**WORK TASK**
After finding the line with "output wire logic [$bits(result_i.max_synonym)-1:0]" in the entries below, retype exactly each line from there through the line with "assign result_synonym_number = result_i.synonym_number;", including that final line.

Stored data entries:
[src/rtl/front_coded_word_list_decoder_core_assert.svh]
// Assertion helpers used by the decoder core.
// Both macros expect signals named clk and rst_n in the enclosing scope.
`ifndef FRONT_CODED_WORD_LIST_DECODER_CORE_ASSERT_SVH
`define FRONT_CODED_WORD_LIST_DECODER_CORE_ASSERT_SVH

// The consequent must hold in the same cycle as the antecedent.
`define FCWLD_ASSERT_SAME(lbl, ante, cons) \
    lbl: assert property (@(posedge clk) disable iff (!rst_n) (ante) |-> (cons)) \
        else $error("front coded word list decoder check failed");

// The consequent must hold in the cycle after the antecedent.
`define FCWLD_ASSERT_NEXT(lbl, ante, cons) \
    lbl: assert property (@(posedge clk) disable iff (!rst_n) (ante) |=> (cons)) \
        else $error("front coded word list decoder check failed");

`endif

[src/rtl/fcwld_pkg.sv]
`timescale 1ns / 1ps
`default_nettype none

package fcwld_pkg;

    localparam int MAX_WORD_LEN_DEF = 32;

    localparam int BYTE_W   = 8;
    localparam int POS_W    = 6;
    localparam int LETTER_W = 7;
    localparam int SYN_W    = 16;
    localparam int ALU_W    = 16;

    localparam logic [SYN_W-1:0]    IGNORED_SYN_RESET = 16'd9999;
    localparam logic [LETTER_W-1:0] CHAR_XOR          = 7'h7F;

    localparam logic ITEM_CHAR = 1'b0;
    localparam logic ITEM_END  = 1'b1;

    // Operands presented to the shared compare and increment unit.
    typedef struct packed {
        logic [ALU_W-1:0] a;
        logic [ALU_W-1:0] b;
    } alu_req_t;

    // Results: a < b, and a + 1.
    typedef struct packed {
        logic             lt;
        logic [ALU_W-1:0] inc;
    } alu_rsp_t;

endpackage

`default_nettype wire

[src/rtl/fcwld_intf.sv]
`timescale 1ns / 1ps
`default_nettype none

// Input byte stream channel.
interface fcwld_byte_if;
    logic                           valid;
    logic                           ready;
    logic [fcwld_pkg::BYTE_W-1:0]   stream_byte;

    modport source (output valid, output stream_byte, input ready);
    modport sink   (input valid, input stream_byte, output ready);
endinterface

// Decoded result channel.
interface fcwld_result_if;
    logic                           valid;
    logic                           ready;
    logic                           item_kind;
    logic [fcwld_pkg::POS_W-1:0]    char_position;
    logic [fcwld_pkg::LETTER_W-1:0] letter;
    logic [fcwld_pkg::SYN_W-1:0]    synonym_number;
    logic [fcwld_pkg::SYN_W-1:0]    word_index;
    logic [fcwld_pkg::SYN_W-1:0]    max_synonym;
    logic                           overflow;
    logic                           last_of_word;

    modport source (output valid, output item_kind, output char_position, output letter,
                    output synonym_number, output word_index, output max_synonym,
                    output overflow, output last_of_word, input ready);
    modport sink   (input valid, input item_kind, input char_position, input letter,
                    input synonym_number, input word_index, input max_synonym,
                    input overflow, input last_of_word, output ready);
endinterface

// Configuration write channel for the ignored synonym register.
interface fcwld_cfg_if;
    logic                           valid;
    logic                           ready;
    logic [fcwld_pkg::SYN_W-1:0]    ignored_synonym;

    modport source (output valid, output ignored_synonym, input ready);
    modport sink   (input valid, input ignored_synonym, output ready);
endinterface

`default_nettype wire

[src/rtl/fcwld_alu.sv]
`timescale 1ns / 1ps
`default_nettype none

// Shared compare and increment unit; the sequencer picks the operands each cycle.
module fcwld_alu
(
    input  wire fcwld_pkg::alu_req_t req,
    output fcwld_pkg::alu_rsp_t      rsp
);

    always_comb
    begin
        rsp.lt  = (req.a < req.b);
        rsp.inc = req.a + {{(fcwld_pkg::ALU_W-1){1'b0}}, 1'b1};
    end

endmodule

`default_nettype wire

[src/rtl/fcwld_word_buf.sv]
`timescale 1ns / 1ps
`default_nettype none

// Word buffer: one write port and one registered read port.
module fcwld_word_buf
#(
    parameter int DEPTH  = fcwld_pkg::MAX_WORD_LEN_DEF,
    parameter int ADDR_W = $clog2(fcwld_pkg::MAX_WORD_LEN_DEF)
)
(
    input  wire                                 clk,
    input  wire                                 wr_en,
    input  wire  [ADDR_W-1:0]                   wr_addr,
    input  wire  [fcwld_pkg::LETTER_W-1:0]      wr_data,
    input  wire                                 rd_en,
    input  wire  [ADDR_W-1:0]                   rd_addr,
    output logic [fcwld_pkg::LETTER_W-1:0]      rd_data
);

    logic [fcwld_pkg::LETTER_W-1:0] mem [DEPTH];
    logic [fcwld_pkg::LETTER_W-1:0] rd_data_reg;

    always_ff @(posedge clk)
    begin
        if (wr_en)
        begin
            mem[wr_addr] <= wr_data;
        end
    end

    always_ff @(posedge clk)
    begin
        if (rd_en)
        begin
            rd_data_reg <= mem[rd_addr];
        end
    end

    assign rd_data = rd_data_reg;

endmodule

`default_nettype wire

[src/rtl/front_coded_word_list_decoder_core.sv]
// Prefix, character and synonym high bytes are taken whenever valid; no results follow them.
// The synonym low byte starts a burst: the maximum update, then for each character a buffer
// read and an output load, then the final length check and the end transaction. The stream
// is not ready during the burst; output stalls stretch each load. Reset (rst_n low,
// asynchronous) clears the sequencer, counters, flags and output valid, and loads 9999 into
// the ignored synonym register; the word buffer holds no reset value.
`timescale 1ns / 1ps
`default_nettype none
`include "front_coded_word_list_decoder_core_assert.svh"

module front_coded_word_list_decoder_core
#(
    parameter int MAX_WORD_LEN = fcwld_pkg::MAX_WORD_LEN_DEF
)
(
    input  wire              clk,
    input  wire              rst_n,
    fcwld_byte_if.sink       stream,
    fcwld_result_if.source   result,
    fcwld_cfg_if.sink        cfg
);

    localparam int ADDR_W = $clog2(MAX_WORD_LEN);
    localparam int POS_W  = fcwld_pkg::POS_W;
    localparam int SYN_W  = fcwld_pkg::SYN_W;
    localparam int ALU_W  = fcwld_pkg::ALU_W;
    localparam int LET_W  = fcwld_pkg::LETTER_W;
    localparam int BYTE_W = fcwld_pkg::BYTE_W;

    localparam logic [POS_W-1:0] MAX_POS = POS_W'(MAX_WORD_LEN);
    localparam logic [ALU_W-1:0] MAX_ALU = ALU_W'(MAX_WORD_LEN);

    // Sequencer states. The first four take stream bytes; the rest run the output burst.
    localparam logic [2:0] ST_PREFIX = 3'd0;
    localparam logic [2:0] ST_CHARS  = 3'd1;
    localparam logic [2:0] ST_SYN_HI = 3'd2;
    localparam logic [2:0] ST_SYN_LO = 3'd3;
    localparam logic [2:0] ST_MAX    = 3'd4;
    localparam logic [2:0] ST_RD     = 3'd5;
    localparam logic [2:0] ST_WR     = 3'd6;
    localparam logic [2:0] ST_END    = 3'd7;

    logic [2:0]        state_reg,   state_next;
    logic [POS_W-1:0]  wp_reg,      wp_next;
    logic [POS_W-1:0]  idx_reg,     idx_next;
    logic [BYTE_W-1:0] syn_hi_reg,  syn_hi_next;
    logic [SYN_W-1:0]  syn_reg,     syn_next;
    logic [SYN_W-1:0]  count_reg,   count_next;
    logic [SYN_W-1:0]  largest_reg, largest_next;
    logic              ovf_reg,     ovf_next;
    logic [SYN_W-1:0]  ignored_reg, ignored_next;

    // Output register; it holds a finished transaction while the next stream bytes arrive.
    logic              out_valid_reg,   out_valid_next;
    logic              out_kind_reg,    out_kind_next;
    logic [POS_W-1:0]  out_pos_reg,     out_pos_next;
    logic [LET_W-1:0]  out_letter_reg,  out_letter_next;
    logic [SYN_W-1:0]  out_syn_reg,     out_syn_next;
    logic [SYN_W-1:0]  out_index_reg,   out_index_next;
    logic [SYN_W-1:0]  out_max_reg,     out_max_next;
    logic              out_ovf_reg,     out_ovf_next;
    logic              out_last_reg,    out_last_next;

    fcwld_pkg::alu_req_t alu_req;
    fcwld_pkg::alu_rsp_t alu_rsp;

    logic              in_fire;
    logic              slot_free;
    logic              load_char;
    logic              load_end;
    logic              buf_wr_en;
    logic              buf_rd_en;
    logic [LET_W-1:0]  buf_rd_data;
    logic [LET_W-1:0]  letter_in;

    assign stream.ready = (state_reg == ST_PREFIX) || (state_reg == ST_CHARS) ||
                          (state_reg == ST_SYN_HI) || (state_reg == ST_SYN_LO);
    assign in_fire   = stream.valid && stream.ready;
    assign slot_free = !out_valid_reg || result.ready;
    assign letter_in = stream.stream_byte[LET_W-1:0] ^ fcwld_pkg::CHAR_XOR;

    // Configuration writes are always taken.
    assign cfg.ready = 1'b1;

    // Operand selection for the shared unit.
    always_comb
    begin
        alu_req.a = '0;
        alu_req.b = '0;
        unique case (state_reg)
            ST_PREFIX:
            begin
                // Prefix too long when MAX_WORD_LEN < prefix.
                alu_req.a = MAX_ALU;
                alu_req.b = ALU_W'(stream.stream_byte);
            end
            ST_CHARS:
            begin
                alu_req.a = ALU_W'(wp_reg);
                alu_req.b = MAX_ALU;
            end
            ST_MAX:
            begin
                alu_req.a = largest_reg;
                alu_req.b = syn_reg;
            end
            ST_RD, ST_WR:
            begin
                alu_req.a = ALU_W'(idx_reg);
                alu_req.b = ALU_W'(wp_reg);
            end
            ST_END:
            begin
                alu_req.a = count_reg;
            end
            ST_SYN_HI, ST_SYN_LO:
            begin
                alu_req.a = '0;
            end
        endcase
    end

    fcwld_alu u_alu
    (
        .req (alu_req),
        .rsp (alu_rsp)
    );

    assign buf_wr_en = (state_reg == ST_CHARS) && in_fire && alu_rsp.lt;
    assign buf_rd_en = (state_reg == ST_RD) && alu_rsp.lt;
    assign load_char = (state_reg == ST_WR) && slot_free;
    assign load_end  = (state_reg == ST_END) && slot_free;

    fcwld_word_buf
    #(
        .DEPTH  (MAX_WORD_LEN),
        .ADDR_W (ADDR_W)
    )
    u_word_buf
    (
        .clk     (clk),
        .wr_en   (buf_wr_en),
        .wr_addr (wp_reg[ADDR_W-1:0]),
        .wr_data (letter_in),
        .rd_en   (buf_rd_en),
        .rd_addr (idx_reg[ADDR_W-1:0]),
        .rd_data (buf_rd_data)
    );

    // Sequencer.
    always_comb
    begin
        state_next   = state_reg;
        wp_next      = wp_reg;
        idx_next     = idx_reg;
        syn_hi_next  = syn_hi_reg;
        syn_next     = syn_reg;
        count_next   = count_reg;
        largest_next = largest_reg;
        ovf_next     = ovf_reg;
        ignored_next = ignored_reg;

        if (cfg.valid)
        begin
            ignored_next = cfg.ignored_synonym;
        end

        unique case (state_reg)
            ST_PREFIX:
            begin
                if (in_fire)
                begin
                    if (alu_rsp.lt)
                    begin
                        ovf_next = 1'b1;
                        wp_next  = MAX_POS;
                    end
                    else
                    begin
                        // The prefix is at most MAX_WORD_LEN here, so it fits the position.
                        wp_next = stream.stream_byte[POS_W-1:0];
                    end
                    state_next = ST_CHARS;
                end
            end
            ST_CHARS:
            begin
                if (in_fire)
                begin
                    if (alu_rsp.lt)
                    begin
                        wp_next = alu_rsp.inc[POS_W-1:0];
                    end
                    else
                    begin
                        // Buffer full: the character is dropped.
                        ovf_next = 1'b1;
                    end
                    if (stream.stream_byte[BYTE_W-1])
                    begin
                        state_next = ST_SYN_HI;
                    end
                end
            end
            ST_SYN_HI:
            begin
                if (in_fire)
                begin
                    syn_hi_next = stream.stream_byte;
                    state_next  = ST_SYN_LO;
                end
            end
            ST_SYN_LO:
            begin
                if (in_fire)
                begin
                    syn_next   = {syn_hi_reg, stream.stream_byte};
                    state_next = ST_MAX;
                end
            end
            ST_MAX:
            begin
                if (alu_rsp.lt && (syn_reg != ignored_reg))
                begin
                    largest_next = syn_reg;
                end
                idx_next   = '0;
                state_next = ST_RD;
            end
            ST_RD:
            begin
                state_next = alu_rsp.lt ? ST_WR : ST_END;
            end
            ST_WR:
            begin
                if (slot_free)
                begin
                    idx_next   = alu_rsp.inc[POS_W-1:0];
                    state_next = ST_RD;
                end
            end
            ST_END:
            begin
                if (slot_free)
                begin
                    count_next = alu_rsp.inc;
                    ovf_next   = 1'b0;
                    state_next = ST_PREFIX;
                end
            end
        endcase
    end

    // Output register loading. The word index and overflow flag are captured before the
    // end transaction advances the counter and clears the flag.
    always_comb
    begin
        out_valid_next  = out_valid_reg && !result.ready;
        out_kind_next   = out_kind_reg;
        out_pos_next    = out_pos_reg;
        out_letter_next = out_letter_reg;
        out_syn_next    = out_syn_reg;
        out_index_next  = out_index_reg;
        out_max_next    = out_max_reg;
        out_ovf_next    = out_ovf_reg;
        out_last_next   = out_last_reg;

        if (load_char || load_end)
        begin
            out_valid_next = 1'b1;
            out_index_next = count_reg;
            out_max_next   = largest_reg;
            out_ovf_next   = ovf_reg;
        end

        if (load_char)
        begin
            out_kind_next   = fcwld_pkg::ITEM_CHAR;
            out_pos_next    = idx_reg;
            out_letter_next = buf_rd_data;
            out_syn_next    = '0;
            out_last_next   = 1'b0;
        end
        else if (load_end)
        begin
            out_kind_next   = fcwld_pkg::ITEM_END;
            out_pos_next    = wp_reg;
            out_letter_next = '0;
            out_syn_next    = syn_reg;
            out_last_next   = 1'b1;
        end
    end

    always_ff @(posedge clk or negedge rst_n)
    begin
        if (!rst_n)
        begin
            state_reg     <= ST_PREFIX;
            wp_reg        <= '0;
            idx_reg       <= '0;
            syn_hi_reg    <= '0;
            syn_reg       <= '0;
            count_reg     <= '0;
            largest_reg   <= '0;
            ovf_reg       <= 1'b0;
            ignored_reg   <= fcwld_pkg::IGNORED_SYN_RESET;
            out_valid_reg <= 1'b0;
        end
        else
        begin
            state_reg     <= state_next;
            wp_reg        <= wp_next;
            idx_reg       <= idx_next;
            syn_hi_reg    <= syn_hi_next;
            syn_reg       <= syn_next;
            count_reg     <= count_next;
            largest_reg   <= largest_next;
            ovf_reg       <= ovf_next;
            ignored_reg   <= ignored_next;
            out_valid_reg <= out_valid_next;
        end
    end

    always_ff @(posedge clk)
    begin
        out_kind_reg   <= out_kind_next;
        out_pos_reg    <= out_pos_next;
        out_letter_reg <= out_letter_next;
        out_syn_reg    <= out_syn_next;
        out_index_reg  <= out_index_next;
        out_max_reg    <= out_max_next;
        out_ovf_reg    <= out_ovf_next;
        out_last_reg   <= out_last_next;
    end

    assign result.valid          = out_valid_reg;
    assign result.item_kind      = out_kind_reg;
    assign result.char_position  = out_pos_reg;
    assign result.letter         = out_letter_reg;
    assign result.synonym_number = out_syn_reg;
    assign result.word_index     = out_index_reg;
    assign result.max_synonym    = out_max_reg;
    assign result.overflow       = out_ovf_reg;
    assign result.last_of_word   = out_last_reg;

    // The write position never passes the buffer size.
    `FCWLD_ASSERT_SAME(a_wp_bound, 1'b1, wp_reg <= MAX_POS)
    // A character transaction is only loaded for a position inside the word.
    `FCWLD_ASSERT_SAME(a_char_in_word, load_char, idx_reg < wp_reg)
    // The end transaction closes the burst and the next prefix byte is expected.
    `FCWLD_ASSERT_NEXT(a_end_to_prefix, load_end, (state_reg == ST_PREFIX) && !ovf_reg)
    // An end-marked character byte moves on to the synonym bytes.
    `FCWLD_ASSERT_NEXT(a_end_mark, in_fire && (state_reg == ST_CHARS) &&
                       stream.stream_byte[BYTE_W-1], state_reg == ST_SYN_HI)

endmodule

`default_nettype wire
[src/flat_wrapper.sv]
// flat-port wrapper written by rule: the top's interface ports become plain ports
module front_coded_word_list_decoder_core_flat 
#(
    parameter int MAX_WORD_LEN = fcwld_pkg::MAX_WORD_LEN_DEF
)
  (clk, rst_n, stream_valid, stream_stream_byte, stream_ready, result_valid, result_item_kind, result_char_position, result_letter, result_synonym_number, result_word_index, result_max_synonym, result_overflow, result_last_of_word, result_ready, cfg_valid, cfg_ignored_synonym, cfg_ready);
  fcwld_byte_if stream_i ();
  fcwld_result_if result_i ();
  fcwld_cfg_if cfg_i ();
  input  wire clk;
  input  wire rst_n;
  input wire logic [$bits(stream_i.valid)-1:0] stream_valid;
  input wire logic [$bits(stream_i.stream_byte)-1:0] stream_stream_byte;
  output wire logic [$bits(stream_i.ready)-1:0] stream_ready;
  output wire logic [$bits(result_i.valid)-1:0] result_valid;
  output wire logic [$bits(result_i.item_kind)-1:0] result_item_kind;
  output wire logic [$bits(result_i.char_position)-1:0] result_char_position;
  output wire logic [$bits(result_i.letter)-1:0] result_letter;
  output wire logic [$bits(result_i.synonym_number)-1:0] result_synonym_number;
  output wire logic [$bits(result_i.word_index)-1:0] result_word_index;
  output wire logic [$bits(result_i.max_synonym)-1:0] result_max_synonym;
  output wire logic [$bits(result_i.overflow)-1:0] result_overflow;
  output wire logic [$bits(result_i.last_of_word)-1:0] result_last_of_word;
  input wire logic [$bits(result_i.ready)-1:0] result_ready;
  input wire logic [$bits(cfg_i.valid)-1:0] cfg_valid;
  input wire logic [$bits(cfg_i.ignored_synonym)-1:0] cfg_ignored_synonym;
  output wire logic [$bits(cfg_i.ready)-1:0] cfg_ready;
  assign stream_i.valid = stream_valid;
  assign stream_i.stream_byte = stream_stream_byte;
  assign stream_ready = stream_i.ready;
  assign result_valid = result_i.valid;
  assign result_item_kind = result_i.item_kind;
  assign result_char_position = result_i.char_position;
  assign result_letter = result_i.letter;
  assign result_synonym_number = result_i.synonym_number;
  assign result_word_index = result_i.word_index;
  assign result_max_synonym = result_i.max_synonym;
  assign result_overflow = result_i.overflow;
  assign result_last_of_word = result_i.last_of_word;
  assign result_i.ready = result_ready;
  assign cfg_i.valid = cfg_valid;
  assign cfg_i.ignored_synonym = cfg_ignored_synonym;
  assign cfg_ready = cfg_i.ready;
  front_coded_word_list_decoder_core #(.MAX_WORD_LEN(MAX_WORD_LEN)) u_core (.clk(clk), .rst_n(rst_n), .stream(stream_i), .result(result_i), .cfg(cfg_i));
endmodule
[config.mk]
export PLATFORM = sky130hd
export DESIGN_NAME = front_coded_word_list_decoder_core_flat
export DESIGN_NICKNAME = d
export VERILOG_FILES = /design/src/rtl/fcwld_pkg.sv /design/src/rtl/fcwld_intf.sv /design/src/rtl/fcwld_alu.sv /design/src/rtl/fcwld_word_buf.sv /design/src/rtl/front_coded_word_list_decoder_core.sv /design/src/flat_wrapper.sv
export VERILOG_INCLUDE_DIRS = /design/src /design/src/rtl
export SDC_FILE = /design/constraint.sdc
export NUM_CORES = 1
export LEC_CHECK = 0
export BUFFER_PORTS_ARGS = -buffer_cell sky130_fd_sc_hd__buf_2
export CORE_ASPECT_RATIO = 0.6
export CORE_UTILIZATION = 55
export CTS_CLUSTER_DIAMETER = 100
export CTS_CLUSTER_SIZE = 10
export DETAILED_ROUTE_END_ITERATION = 12
export PLACE_DENSITY = 0.84
export SYNTH_ARGS = -nofsm -noshare
export SYNTH_HDL_FRONTEND = slang
export SYNTH_SLANG_ARGS = --single-unit
[constraint.sdc]
create_clock -name clk -period 9.03 [get_ports clk]
set_input_delay 1.806 -clock clk [delete_from_list [all_inputs] [get_ports clk]]
set_output_delay 1.806 -clock clk [all_outputs]
set_load 0.005 [all_outputs]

**EXERCISE RESULT**
  output wire logic [$bits(result_i.max_synonym)-1:0] result_max_synonym;
  output wire logic [$bits(result_i.overflow)-1:0] result_overflow;
  output wire logic [$bits(result_i.last_of_word)-1:0] result_last_of_word;
  input wire logic [$bits(result_i.ready)-1:0] result_ready;
  input wire logic [$bits(cfg_i.valid)-1:0] cfg_valid;
  input wire logic [$bits(cfg_i.ignored_synonym)-1:0] cfg_ignored_synonym;
  output wire logic [$bits(cfg_i.ready)-1:0] cfg_ready;
  assign stream_i.valid = stream_valid;
  assign stream_i.stream_byte = stream_stream_byte;
  assign stream_ready = stream_i.ready;
  assign result_valid = result_i.valid;
  assign result_item_kind = result_i.item_kind;
  assign result_char_position = result_i.char_position;
  assign result_letter = result_i.letter;
  assign result_synonym_number = result_i.synonym_number;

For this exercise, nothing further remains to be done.